● RECORDS FOR THE EXERCISE

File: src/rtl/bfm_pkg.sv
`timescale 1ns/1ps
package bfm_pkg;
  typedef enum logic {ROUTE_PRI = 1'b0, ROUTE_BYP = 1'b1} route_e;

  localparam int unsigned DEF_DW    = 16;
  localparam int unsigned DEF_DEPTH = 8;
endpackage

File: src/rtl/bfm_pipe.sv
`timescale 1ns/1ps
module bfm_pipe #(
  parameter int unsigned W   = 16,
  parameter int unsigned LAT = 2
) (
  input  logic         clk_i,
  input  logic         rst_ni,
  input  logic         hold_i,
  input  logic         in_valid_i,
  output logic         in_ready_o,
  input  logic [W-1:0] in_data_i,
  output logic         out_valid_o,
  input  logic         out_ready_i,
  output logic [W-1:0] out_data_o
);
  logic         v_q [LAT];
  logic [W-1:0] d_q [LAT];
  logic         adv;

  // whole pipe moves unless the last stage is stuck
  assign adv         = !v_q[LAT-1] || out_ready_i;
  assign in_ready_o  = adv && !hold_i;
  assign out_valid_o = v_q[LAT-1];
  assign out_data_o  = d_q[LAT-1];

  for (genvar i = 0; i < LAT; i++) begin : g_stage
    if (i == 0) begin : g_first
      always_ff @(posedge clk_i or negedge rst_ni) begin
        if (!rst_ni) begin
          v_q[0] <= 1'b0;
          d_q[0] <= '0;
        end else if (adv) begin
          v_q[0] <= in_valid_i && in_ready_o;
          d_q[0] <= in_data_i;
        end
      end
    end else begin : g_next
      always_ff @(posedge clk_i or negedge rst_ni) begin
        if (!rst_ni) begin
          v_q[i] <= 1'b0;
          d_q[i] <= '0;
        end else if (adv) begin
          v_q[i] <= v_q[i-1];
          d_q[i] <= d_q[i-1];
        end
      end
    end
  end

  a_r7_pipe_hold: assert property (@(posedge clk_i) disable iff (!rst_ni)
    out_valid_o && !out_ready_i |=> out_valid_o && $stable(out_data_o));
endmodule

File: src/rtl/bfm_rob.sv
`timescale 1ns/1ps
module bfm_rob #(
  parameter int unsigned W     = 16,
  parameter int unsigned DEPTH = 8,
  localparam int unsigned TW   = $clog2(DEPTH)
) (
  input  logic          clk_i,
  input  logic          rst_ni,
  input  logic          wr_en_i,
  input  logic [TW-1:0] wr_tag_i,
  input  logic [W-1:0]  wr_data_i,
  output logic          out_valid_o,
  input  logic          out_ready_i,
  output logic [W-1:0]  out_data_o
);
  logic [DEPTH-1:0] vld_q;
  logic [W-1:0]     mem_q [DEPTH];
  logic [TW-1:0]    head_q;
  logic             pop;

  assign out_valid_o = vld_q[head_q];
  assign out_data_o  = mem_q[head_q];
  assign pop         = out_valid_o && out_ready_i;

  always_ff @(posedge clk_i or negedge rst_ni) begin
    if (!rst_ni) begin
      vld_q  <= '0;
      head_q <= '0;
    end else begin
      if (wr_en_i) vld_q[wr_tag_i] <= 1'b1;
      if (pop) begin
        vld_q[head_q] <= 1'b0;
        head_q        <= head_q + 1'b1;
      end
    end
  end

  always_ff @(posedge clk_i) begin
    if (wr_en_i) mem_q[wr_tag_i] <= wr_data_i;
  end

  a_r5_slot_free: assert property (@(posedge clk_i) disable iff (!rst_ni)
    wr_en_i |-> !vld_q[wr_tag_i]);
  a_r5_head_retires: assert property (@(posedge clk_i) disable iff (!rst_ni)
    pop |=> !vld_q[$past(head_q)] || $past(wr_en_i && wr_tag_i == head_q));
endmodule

● TRY IT
What you need to do is repeat every record above exactly.

● TASK SOLUTION
File: src/rtl/bfm_pkg.sv
`timescale 1ns/1ps
package bfm_pkg;
  typedef enum logic {ROUTE_PRI = 1'b0, ROUTE_BYP = 1'b1} route_e;

  localparam int unsigned DEF_DW    = 16;
  localparam int unsigned DEF_DEPTH = 8;
endpackage

File: src/rtl/bfm_pipe.sv
`timescale 1ns/1ps
module bfm_pipe #(
  parameter int unsigned W   = 16,
  parameter int unsigned LAT = 2
) (
  input  logic         clk_i,
  input  logic         rst_ni,
  input  logic         hold_i,
  input  logic         in_valid_i,
  output logic         in_ready_o,
  input  logic [W-1:0] in_data_i,
  output logic         out_valid_o,
  input  logic         out_ready_i,
  output logic [W-1:0] out_data_o
);
  logic         v_q [LAT];
  logic [W-1:0] d_q [LAT];
  logic         adv;

  // whole pipe moves unless the last stage is stuck
  assign adv         = !v_q[LAT-1] || out_ready_i;
  assign in_ready_o  = adv && !hold_i;
  assign out_valid_o = v_q[LAT-1];
  assign out_data_o  = d_q[LAT-1];

  for (genvar i = 0; i < LAT; i++) begin : g_stage
    if (i == 0) begin : g_first
      always_ff @(posedge clk_i or negedge rst_ni) begin
        if (!rst_ni) begin
          v_q[0] <= 1'b0;
          d_q[0] <= '0;
        end else if (adv) begin
          v_q[0] <= in_valid_i && in_ready_o;
          d_q[0] <= in_data_i;
        end
      end
    end else begin : g_next
      always_ff @(posedge clk_i or negedge rst_ni) begin
        if (!rst_ni) begin
          v_q[i] <= 1'b0;
          d_q[i] <= '0;
        end else if (adv) begin
          v_q[i] <= v_q[i-1];
          d_q[i] <= d_q[i-1];
        end
      end
    end
  end

  a_r7_pipe_hold: assert property (@(posedge clk_i) disable iff (!rst_ni)
    out_valid_o && !out_ready_i |=> out_valid_o && $stable(out_data_o));
endmodule

File: src/rtl/bfm_rob.sv
`timescale 1ns/1ps
module bfm_rob #(
  parameter int unsigned W     = 16,
  parameter int unsigned DEPTH = 8,
  localparam int unsigned TW   = $clog2(DEPTH)
) (
  input  logic          clk_i,
  input  logic          rst_ni,
  input  logic          wr_en_i,
  input  logic [TW-1:0] wr_tag_i,
  input  logic [W-1:0]  wr_data_i,
  output logic          out_valid_o,
  input  logic          out_ready_i,
  output logic [W-1:0]  out_data_o
);
  logic [DEPTH-1:0] vld_q;
  logic [W-1:0]     mem_q [DEPTH];
  logic [TW-1:0]    head_q;
  logic             pop;

  assign out_valid_o = vld_q[head_q];
  assign out_data_o  = mem_q[head_q];
  assign pop         = out_valid_o && out_ready_i;

  always_ff @(posedge clk_i or negedge rst_ni) begin
    if (!rst_ni) begin
      vld_q  <= '0;
      head_q <= '0;
    end else begin
      if (wr_en_i) vld_q[wr_tag_i] <= 1'b1;
      if (pop) begin
        vld_q[head_q] <= 1'b0;
        head_q        <= head_q + 1'b1;
      end
    end
  end

  always_ff @(posedge clk_i) begin
    if (wr_en_i) mem_q[wr_tag_i] <= wr_data_i;
  end

  a_r5_slot_free: assert property (@(posedge clk_i) disable iff (!rst_ni)
    wr_en_i |-> !vld_q[wr_tag_i]);
  a_r5_head_retires: assert property (@(posedge clk_i) disable iff (!rst_ni)
    pop |=> !vld_q[$past(head_q)] || $past(wr_en_i && wr_tag_i == head_q));
endmodule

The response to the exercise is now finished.